By now you've understood it. **Pydantic / marshmallow are devices that turn the "types" learned in this article into runtime contracts.** The range of an `int`, the length of a `str`, `None` tolerance (Optional), nested structure—declaratively validate all of them, and **let through only trustworthy data to the inside.** Keeping a dynamic language's flexibility while acquiring static-language-grade robustness at the boundary is the endpoint of modern Python backend design.

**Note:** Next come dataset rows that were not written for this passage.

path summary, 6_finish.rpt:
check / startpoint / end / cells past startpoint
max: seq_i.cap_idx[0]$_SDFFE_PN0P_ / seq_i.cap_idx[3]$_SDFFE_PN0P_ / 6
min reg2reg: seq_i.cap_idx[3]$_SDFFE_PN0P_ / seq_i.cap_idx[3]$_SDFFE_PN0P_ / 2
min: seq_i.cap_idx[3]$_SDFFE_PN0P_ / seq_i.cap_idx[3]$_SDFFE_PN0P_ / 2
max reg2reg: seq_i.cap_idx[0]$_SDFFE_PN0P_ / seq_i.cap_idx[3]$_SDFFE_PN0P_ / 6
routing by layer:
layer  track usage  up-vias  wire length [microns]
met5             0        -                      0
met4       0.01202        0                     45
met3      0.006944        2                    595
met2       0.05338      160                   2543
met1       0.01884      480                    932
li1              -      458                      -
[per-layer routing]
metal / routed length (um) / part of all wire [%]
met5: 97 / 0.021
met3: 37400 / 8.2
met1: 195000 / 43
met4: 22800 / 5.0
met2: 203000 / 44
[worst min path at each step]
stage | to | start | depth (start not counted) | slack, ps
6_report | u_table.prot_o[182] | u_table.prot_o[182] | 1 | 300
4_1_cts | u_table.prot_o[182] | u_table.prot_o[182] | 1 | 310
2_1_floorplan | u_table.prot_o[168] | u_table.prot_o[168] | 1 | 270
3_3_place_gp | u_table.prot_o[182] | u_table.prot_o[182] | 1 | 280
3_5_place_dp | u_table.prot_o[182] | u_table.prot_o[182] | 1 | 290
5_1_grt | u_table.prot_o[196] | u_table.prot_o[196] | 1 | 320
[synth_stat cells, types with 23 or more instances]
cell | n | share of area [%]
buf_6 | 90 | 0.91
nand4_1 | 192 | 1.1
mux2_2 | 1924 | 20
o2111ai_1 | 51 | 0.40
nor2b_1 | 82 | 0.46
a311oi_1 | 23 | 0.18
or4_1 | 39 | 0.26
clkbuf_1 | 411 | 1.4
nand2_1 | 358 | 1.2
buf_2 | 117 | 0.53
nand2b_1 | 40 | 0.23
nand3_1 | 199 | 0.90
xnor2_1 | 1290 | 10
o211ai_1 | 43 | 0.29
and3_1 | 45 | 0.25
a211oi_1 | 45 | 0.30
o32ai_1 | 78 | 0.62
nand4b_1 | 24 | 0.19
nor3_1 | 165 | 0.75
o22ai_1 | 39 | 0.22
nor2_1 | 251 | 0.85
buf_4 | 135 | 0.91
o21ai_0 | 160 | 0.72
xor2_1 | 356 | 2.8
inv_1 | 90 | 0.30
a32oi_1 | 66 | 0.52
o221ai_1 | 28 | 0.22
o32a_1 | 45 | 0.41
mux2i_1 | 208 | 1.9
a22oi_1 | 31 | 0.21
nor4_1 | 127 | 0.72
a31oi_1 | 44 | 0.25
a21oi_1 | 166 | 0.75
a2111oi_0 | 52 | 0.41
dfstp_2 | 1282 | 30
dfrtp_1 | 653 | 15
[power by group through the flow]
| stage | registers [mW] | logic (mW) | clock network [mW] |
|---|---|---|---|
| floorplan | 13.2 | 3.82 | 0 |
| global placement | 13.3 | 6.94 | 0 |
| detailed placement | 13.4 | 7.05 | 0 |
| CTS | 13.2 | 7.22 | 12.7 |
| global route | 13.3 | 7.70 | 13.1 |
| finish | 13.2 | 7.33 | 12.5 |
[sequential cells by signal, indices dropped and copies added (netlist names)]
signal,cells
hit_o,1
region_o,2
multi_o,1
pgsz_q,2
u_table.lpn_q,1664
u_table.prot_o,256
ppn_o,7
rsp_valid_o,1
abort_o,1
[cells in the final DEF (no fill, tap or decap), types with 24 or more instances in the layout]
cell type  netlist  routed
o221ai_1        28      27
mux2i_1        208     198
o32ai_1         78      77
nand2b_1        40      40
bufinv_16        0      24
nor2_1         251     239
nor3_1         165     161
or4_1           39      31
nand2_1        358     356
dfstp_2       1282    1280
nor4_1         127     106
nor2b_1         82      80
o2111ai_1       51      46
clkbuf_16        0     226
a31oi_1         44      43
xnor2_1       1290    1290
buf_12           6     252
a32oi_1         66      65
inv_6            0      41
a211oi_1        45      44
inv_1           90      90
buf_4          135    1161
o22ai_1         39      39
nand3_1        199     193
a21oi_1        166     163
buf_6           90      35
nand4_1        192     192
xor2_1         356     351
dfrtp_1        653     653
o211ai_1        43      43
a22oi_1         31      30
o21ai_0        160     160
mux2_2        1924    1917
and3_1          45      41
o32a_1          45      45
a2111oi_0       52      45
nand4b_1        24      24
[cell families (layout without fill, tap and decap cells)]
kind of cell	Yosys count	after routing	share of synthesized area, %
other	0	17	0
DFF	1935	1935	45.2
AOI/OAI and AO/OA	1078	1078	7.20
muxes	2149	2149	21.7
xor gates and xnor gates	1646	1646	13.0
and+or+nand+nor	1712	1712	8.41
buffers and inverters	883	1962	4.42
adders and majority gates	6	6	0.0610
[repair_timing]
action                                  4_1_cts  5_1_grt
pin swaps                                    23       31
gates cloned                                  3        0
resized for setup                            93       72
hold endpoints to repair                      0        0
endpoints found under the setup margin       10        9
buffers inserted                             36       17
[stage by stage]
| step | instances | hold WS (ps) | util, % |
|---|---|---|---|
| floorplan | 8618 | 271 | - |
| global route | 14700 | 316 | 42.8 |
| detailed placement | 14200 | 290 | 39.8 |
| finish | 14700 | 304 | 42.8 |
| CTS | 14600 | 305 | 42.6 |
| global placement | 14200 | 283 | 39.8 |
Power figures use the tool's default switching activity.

- Type-first boundary validation → [Pydantic v2 practical guide](/blog/pydantic-v2-production-validation-type-safety)
- ORM / framework-independent serialization/validation → [marshmallow practical guide](/blog/marshmallow-python-serialization-validation-production-guide)
- Input validation at the web-framework layer → [FastAPI production-operations guide](/blog/fastapi-production-async-pydantic-observability-guide) and [FastAPI request validation](/blog/fastapi-request-validation-query-path-body-parameters-guide)
- Type safety at the persistence layer → [SQLAlchemy 2.0 practical guide](/blog/sqlalchemy-2-typed-orm-production-guide)
- Designing money and idempotency → [Idempotency design to prevent double charges in payments](/blog/payment-double-charge-prevention-idempotency-procurement-guide)

---

## **Summary: design data types as "constraints"**

Python's data types are not a list to memorize but **"a vocabulary for expressing correctness, speed, and safety through the structure of code."** Take this article's points home as decision axes.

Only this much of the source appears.